In order to systematically evaluate the potential of the proposed exploration planner, simulations in different scenarios have been performed. For simulation environments, a small-scale maze map, a medium-scale map and a large-scale map in different environments based on the Gazebo simulator [44] are selected to test the performance of the proposed method in different scales and environments, which are shown in Figure 8. The Gazebo simulator is used to provide the environment model, and the RotorS simulator [45] is used to provide the parameters of the MAV (see Figure 9), as well as the ground truth. All the experiments were run on a laptop with Intel Core i7-10750H at 2.6 GHz. The experiments are repeated 10 times in each environment. Scenarios of different sizes are considered. The proposed algorithm is compared to the NBVP approach [22] and ORB-SLAM3 [12] is adopted to evaluate the accuracy of localization when MAV is carrying out a task. Similar to [22], the parameter λ in Equation (1) is set to 0.5.

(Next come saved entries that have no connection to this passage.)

## src/rtl/jk_reg_counter.sv

```systemverilog
// rtl/jk_reg_counter.sv - WIDTH-bit JK register with parallel load and up/down toggle-chain counter
// Optional: define JK_REG_COUNTER_SATURATE_EN to make count modes saturate at the limits instead of wrapping.
module jk_reg_counter #(
   parameter int               WIDTH     = 4,
   parameter logic [WIDTH-1:0] RESET_VAL = '0
) (
   input  logic             CLK,
   input  logic             RST_N,
   input  logic             en,
   input  logic [1:0]       mode,
   input  logic [WIDTH-1:0] j,
   input  logic [WIDTH-1:0] k,
   input  logic [WIDTH-1:0] d,
   output logic [WIDTH-1:0] q,
   output logic             tc
);

   localparam logic [1:0] MODE_JK   = 2'b00;
   localparam logic [1:0] MODE_LOAD = 2'b01;
   localparam logic [1:0] MODE_UP   = 2'b10;
   localparam logic [1:0] MODE_DOWN = 2'b11;

   logic [WIDTH-1:0] r_q;
   logic             r_tc;
   logic [WIDTH-1:0] w_up_tog;
   logic [WIDTH-1:0] w_dn_tog;
   logic [WIDTH-1:0] w_next;
   logic             w_tc;
   logic             w_all_ones;
   logic             w_all_zero;

   // Toggle chain: a bit flips when every lower bit is 1 (up) or 0 (down).
   genvar gi;
   generate
      for (gi = 0; gi < WIDTH; gi++) begin : g_chain
         if (gi == 0) begin : g_lsb
            assign w_up_tog[gi] = 1'b1;
            assign w_dn_tog[gi] = 1'b1;
         end else begin : g_upper
            assign w_up_tog[gi] = &r_q[gi-1:0];
            assign w_dn_tog[gi] = ~|r_q[gi-1:0];
         end
      end
   endgenerate

   assign w_all_ones = &r_q;
   assign w_all_zero = ~|r_q;

   always_comb begin
      w_next = r_q;
      w_tc   = 1'b0;
      case (mode)
         MODE_JK: begin
            for (int i = 0; i < WIDTH; i++) begin
               case ({j[i], k[i]})
                  2'b01:   w_next[i] = 1'b0;
                  2'b10:   w_next[i] = 1'b1;
                  2'b11:   w_next[i] = ~r_q[i];
                  default: w_next[i] = r_q[i];
               endcase
            end
         end
         MODE_LOAD: w_next = d;
         MODE_UP: begin
            w_tc = w_all_ones;
`ifdef JK_REG_COUNTER_SATURATE_EN
            w_next = w_all_ones ? r_q : (r_q ^ w_up_tog);
`else
            w_next = r_q ^ w_up_tog;
`endif
         end
         MODE_DOWN: begin
            w_tc = w_all_zero;
`ifdef JK_REG_COUNTER_SATURATE_EN
            w_next = w_all_zero ? r_q : (r_q ^ w_dn_tog);
`else
            w_next = r_q ^ w_dn_tog;
`endif
         end
         default: w_next = r_q;
      endcase
   end

   always_ff @(posedge CLK or negedge RST_N) begin
      if (!RST_N) begin
         r_q  <= RESET_VAL;
         r_tc <= 1'b0;
      end else if (en) begin
         r_q  <= w_next;
         r_tc <= w_tc;
      end else begin
         r_tc <= 1'b0;
      end
   end

   assign q  = r_q;
   assign tc = r_tc;

endmodule
```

4.2. Results in Different Scenarios

In this section, we evaluate the localization accuracy after the adoption of the proposed active loop closing planning method when compared to the NBVP method, together with the comparison of real-time performance and the influence of different flight speeds on localization accuracy when following the planned path in different scenarios. The size of scenario 1 (Figure 8a) is about 15 m × 12 m × 3 m, the size of scenario 2 (Figure 8b) is about 50 m × 40 m × 10 m and the size of scenario 3 (Figure 8c) is about 80 m × 60 m × 12 m. In this work, scenario 1 is a small-scale scenario, and scenarios 2 and 3 are medium-scale and large-scale scenarios, respectively. The comparison of real-time performance in different scenarios can be seen in Table 2. Table 3 shows the quantitative evaluation in the small-scale scenario with different flight speeds. The results in Table 3 are for the small-scale scenario. Table 4 shows the quantitative evaluation in different scenarios.
Figure 10 and Figure 11 show the trajectory error evaluated by ORB-SLAM3 in different scenarios. The dashed line represents the groud truth obtained from the Gazebo simulator, and the blue line represents the state estimation results obtained by ORB-SLAM3. The poor localization performance in the small-scale scenario is due to the fact that the scenario consists mainly of walls and is not rich in texture information. Figure 12, Figure 13 and Figure 14 present the exploration results of different scenarios. The green lines in the figure represent the planned path. As can be seen from Table 1, Table 2, Table 3 and Table 4, we can find that in terms of the time required for one path planning session, the time spent on ALCP is a little bit more than that on the NBVP. The time spent on active loop closing is similar to that on path planning. The scenario, together with flight speed, will affect the performance of the localization, which will be discussed in detail in Section 5. The selection of the active loop closing check threshold will be discussed as well.

5. Discussion

In this section, we mainly discuss the real-time performance of the active loop closing planning method and influence of different active loop closing check threshold selection strategies, together with the comparison of the localization accuracy in different scenarios and different flight speeds mentioned in Section 4.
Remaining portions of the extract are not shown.